---------- Information given

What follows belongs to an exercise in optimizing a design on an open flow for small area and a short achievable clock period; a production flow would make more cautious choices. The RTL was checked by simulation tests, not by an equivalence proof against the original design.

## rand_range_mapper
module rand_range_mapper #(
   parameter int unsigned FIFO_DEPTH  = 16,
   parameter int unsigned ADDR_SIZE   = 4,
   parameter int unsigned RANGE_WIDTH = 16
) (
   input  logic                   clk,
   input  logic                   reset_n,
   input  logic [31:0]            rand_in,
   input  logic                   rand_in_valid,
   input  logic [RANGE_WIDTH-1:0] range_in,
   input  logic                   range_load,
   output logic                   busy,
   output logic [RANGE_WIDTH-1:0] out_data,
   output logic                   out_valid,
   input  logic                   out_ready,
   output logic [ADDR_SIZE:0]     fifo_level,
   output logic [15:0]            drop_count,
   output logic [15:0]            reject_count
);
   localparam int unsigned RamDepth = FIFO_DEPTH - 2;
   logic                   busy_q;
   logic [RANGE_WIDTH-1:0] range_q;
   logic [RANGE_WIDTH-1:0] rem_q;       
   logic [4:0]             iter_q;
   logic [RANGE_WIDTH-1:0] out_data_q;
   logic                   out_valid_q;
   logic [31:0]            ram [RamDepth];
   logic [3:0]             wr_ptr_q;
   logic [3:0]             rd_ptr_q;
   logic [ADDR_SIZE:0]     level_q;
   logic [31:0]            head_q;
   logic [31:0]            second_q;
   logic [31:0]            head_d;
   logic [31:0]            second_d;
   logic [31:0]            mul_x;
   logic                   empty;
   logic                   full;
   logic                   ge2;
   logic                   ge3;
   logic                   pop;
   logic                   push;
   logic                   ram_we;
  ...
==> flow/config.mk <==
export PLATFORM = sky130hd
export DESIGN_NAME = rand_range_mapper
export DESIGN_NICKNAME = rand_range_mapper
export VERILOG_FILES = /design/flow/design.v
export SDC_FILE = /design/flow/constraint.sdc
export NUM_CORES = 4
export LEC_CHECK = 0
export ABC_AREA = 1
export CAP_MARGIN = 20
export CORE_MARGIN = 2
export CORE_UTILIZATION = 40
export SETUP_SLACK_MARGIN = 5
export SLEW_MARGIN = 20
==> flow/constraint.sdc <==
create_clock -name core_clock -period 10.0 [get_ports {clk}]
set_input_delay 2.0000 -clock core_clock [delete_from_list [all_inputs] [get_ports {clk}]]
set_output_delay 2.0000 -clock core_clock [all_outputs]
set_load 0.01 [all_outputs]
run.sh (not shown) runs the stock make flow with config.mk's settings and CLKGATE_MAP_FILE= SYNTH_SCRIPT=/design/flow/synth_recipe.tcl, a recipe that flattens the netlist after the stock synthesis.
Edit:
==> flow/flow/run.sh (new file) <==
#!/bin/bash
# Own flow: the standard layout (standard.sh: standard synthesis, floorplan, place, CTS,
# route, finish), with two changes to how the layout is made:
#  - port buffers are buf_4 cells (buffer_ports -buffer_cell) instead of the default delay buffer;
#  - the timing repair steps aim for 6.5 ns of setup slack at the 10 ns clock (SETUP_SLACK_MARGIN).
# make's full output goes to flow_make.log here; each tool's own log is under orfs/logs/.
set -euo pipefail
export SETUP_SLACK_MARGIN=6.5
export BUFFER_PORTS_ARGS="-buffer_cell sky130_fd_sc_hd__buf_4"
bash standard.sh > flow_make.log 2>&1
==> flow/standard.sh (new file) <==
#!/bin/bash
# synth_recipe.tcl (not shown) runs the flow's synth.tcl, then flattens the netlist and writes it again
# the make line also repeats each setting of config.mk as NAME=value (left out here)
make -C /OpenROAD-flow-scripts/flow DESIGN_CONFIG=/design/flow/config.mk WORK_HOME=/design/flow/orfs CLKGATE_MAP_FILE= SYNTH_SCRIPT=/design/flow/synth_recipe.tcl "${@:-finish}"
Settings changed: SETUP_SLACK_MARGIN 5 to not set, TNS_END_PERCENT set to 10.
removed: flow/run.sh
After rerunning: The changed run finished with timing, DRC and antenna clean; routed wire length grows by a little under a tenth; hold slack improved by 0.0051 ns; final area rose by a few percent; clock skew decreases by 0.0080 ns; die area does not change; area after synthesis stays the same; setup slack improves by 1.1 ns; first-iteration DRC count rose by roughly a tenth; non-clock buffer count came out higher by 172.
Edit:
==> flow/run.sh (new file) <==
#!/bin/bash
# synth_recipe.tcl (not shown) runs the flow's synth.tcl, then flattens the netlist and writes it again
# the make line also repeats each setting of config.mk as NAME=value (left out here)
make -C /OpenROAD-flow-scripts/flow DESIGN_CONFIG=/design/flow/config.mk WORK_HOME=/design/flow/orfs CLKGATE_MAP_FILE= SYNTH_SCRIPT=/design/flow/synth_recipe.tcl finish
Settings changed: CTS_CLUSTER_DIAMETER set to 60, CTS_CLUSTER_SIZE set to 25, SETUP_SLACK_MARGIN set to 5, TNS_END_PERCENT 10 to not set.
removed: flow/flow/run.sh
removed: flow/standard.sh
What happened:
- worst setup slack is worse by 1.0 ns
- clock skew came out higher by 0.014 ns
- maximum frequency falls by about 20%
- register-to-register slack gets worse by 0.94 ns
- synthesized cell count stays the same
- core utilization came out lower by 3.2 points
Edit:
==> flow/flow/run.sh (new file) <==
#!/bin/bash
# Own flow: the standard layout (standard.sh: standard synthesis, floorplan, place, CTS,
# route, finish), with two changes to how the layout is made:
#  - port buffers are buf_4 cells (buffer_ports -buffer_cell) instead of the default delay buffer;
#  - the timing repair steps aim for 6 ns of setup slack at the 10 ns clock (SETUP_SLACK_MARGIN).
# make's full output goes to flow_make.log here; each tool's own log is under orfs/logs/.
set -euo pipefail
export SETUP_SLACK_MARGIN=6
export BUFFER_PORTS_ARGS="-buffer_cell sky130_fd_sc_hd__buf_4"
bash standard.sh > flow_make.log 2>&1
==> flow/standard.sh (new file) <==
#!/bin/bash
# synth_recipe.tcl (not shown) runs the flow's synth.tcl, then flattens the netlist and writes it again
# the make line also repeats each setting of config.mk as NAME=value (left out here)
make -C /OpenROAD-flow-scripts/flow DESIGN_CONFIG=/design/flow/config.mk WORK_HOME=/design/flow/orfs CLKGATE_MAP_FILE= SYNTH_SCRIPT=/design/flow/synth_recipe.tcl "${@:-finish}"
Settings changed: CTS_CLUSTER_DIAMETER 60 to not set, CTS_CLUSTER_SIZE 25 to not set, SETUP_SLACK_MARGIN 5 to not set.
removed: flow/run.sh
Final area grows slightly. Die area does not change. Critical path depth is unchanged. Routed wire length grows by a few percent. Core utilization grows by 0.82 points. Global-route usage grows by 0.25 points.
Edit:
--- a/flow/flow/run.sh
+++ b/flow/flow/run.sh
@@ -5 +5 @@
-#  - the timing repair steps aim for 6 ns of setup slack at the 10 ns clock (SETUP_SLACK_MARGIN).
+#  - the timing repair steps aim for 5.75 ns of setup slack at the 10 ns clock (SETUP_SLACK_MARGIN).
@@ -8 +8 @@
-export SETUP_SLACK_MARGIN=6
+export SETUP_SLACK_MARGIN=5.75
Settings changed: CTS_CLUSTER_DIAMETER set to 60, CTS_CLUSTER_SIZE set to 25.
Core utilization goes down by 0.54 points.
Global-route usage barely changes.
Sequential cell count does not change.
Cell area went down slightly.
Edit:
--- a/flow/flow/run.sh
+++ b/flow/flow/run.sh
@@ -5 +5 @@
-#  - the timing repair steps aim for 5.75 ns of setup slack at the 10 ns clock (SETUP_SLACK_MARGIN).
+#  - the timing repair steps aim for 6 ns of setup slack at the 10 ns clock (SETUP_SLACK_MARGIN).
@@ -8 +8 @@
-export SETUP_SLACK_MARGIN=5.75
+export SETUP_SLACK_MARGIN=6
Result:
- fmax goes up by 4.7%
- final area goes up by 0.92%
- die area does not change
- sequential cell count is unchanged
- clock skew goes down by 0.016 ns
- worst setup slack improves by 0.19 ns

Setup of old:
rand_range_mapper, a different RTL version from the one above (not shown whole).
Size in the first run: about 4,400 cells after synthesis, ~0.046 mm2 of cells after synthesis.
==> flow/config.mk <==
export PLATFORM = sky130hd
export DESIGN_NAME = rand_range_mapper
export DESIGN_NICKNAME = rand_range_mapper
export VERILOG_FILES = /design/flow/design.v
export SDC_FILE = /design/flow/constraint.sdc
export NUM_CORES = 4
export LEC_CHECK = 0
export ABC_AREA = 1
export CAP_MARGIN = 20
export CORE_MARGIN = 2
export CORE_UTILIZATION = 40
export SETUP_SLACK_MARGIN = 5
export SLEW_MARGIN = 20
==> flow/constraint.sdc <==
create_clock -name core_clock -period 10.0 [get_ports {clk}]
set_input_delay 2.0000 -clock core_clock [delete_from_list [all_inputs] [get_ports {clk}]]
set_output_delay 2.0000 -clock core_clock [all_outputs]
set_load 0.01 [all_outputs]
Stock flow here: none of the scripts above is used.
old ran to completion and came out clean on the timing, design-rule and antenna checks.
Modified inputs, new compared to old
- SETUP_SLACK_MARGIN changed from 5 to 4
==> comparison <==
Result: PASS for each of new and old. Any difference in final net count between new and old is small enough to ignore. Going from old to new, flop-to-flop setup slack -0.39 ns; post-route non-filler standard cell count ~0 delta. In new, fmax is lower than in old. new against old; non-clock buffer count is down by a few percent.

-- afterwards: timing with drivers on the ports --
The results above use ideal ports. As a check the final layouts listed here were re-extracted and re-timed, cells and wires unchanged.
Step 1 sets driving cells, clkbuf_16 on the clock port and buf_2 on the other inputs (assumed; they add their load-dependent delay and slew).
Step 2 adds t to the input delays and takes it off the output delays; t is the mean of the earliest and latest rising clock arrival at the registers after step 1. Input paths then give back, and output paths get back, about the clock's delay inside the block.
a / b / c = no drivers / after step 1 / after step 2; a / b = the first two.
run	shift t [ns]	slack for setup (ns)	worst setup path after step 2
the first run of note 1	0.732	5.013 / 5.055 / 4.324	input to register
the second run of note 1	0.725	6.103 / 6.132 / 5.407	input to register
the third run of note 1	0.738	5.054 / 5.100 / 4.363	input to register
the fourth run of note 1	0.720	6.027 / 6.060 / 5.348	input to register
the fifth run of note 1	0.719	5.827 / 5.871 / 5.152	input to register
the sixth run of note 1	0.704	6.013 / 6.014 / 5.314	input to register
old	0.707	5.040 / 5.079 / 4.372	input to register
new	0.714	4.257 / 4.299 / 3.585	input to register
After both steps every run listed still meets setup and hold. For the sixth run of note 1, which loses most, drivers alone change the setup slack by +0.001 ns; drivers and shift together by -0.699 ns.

--------------------
---------- Information given

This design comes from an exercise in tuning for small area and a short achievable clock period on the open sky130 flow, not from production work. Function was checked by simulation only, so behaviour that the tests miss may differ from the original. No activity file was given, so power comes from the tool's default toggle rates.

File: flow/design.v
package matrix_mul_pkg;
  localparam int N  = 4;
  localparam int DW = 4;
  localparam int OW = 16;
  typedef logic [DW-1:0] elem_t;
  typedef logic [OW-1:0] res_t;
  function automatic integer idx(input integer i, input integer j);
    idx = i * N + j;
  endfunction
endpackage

--------------------

Aim of the task: Scan the data above and copy every line with "same" in it.

Written response:
After rerunning: The changed run finished with timing, DRC and antenna clean; routed wire length grows by a little under a tenth; hold slack improved by 0.0051 ns; final area rose by a few percent; clock skew decreases by 0.0080 ns; die area does not change; area after synthesis stays the same; setup slack improves by 1.1 ns; first-iteration DRC count rose by roughly a tenth; non-clock buffer count came out higher by 172.
- synthesized cell count stays the same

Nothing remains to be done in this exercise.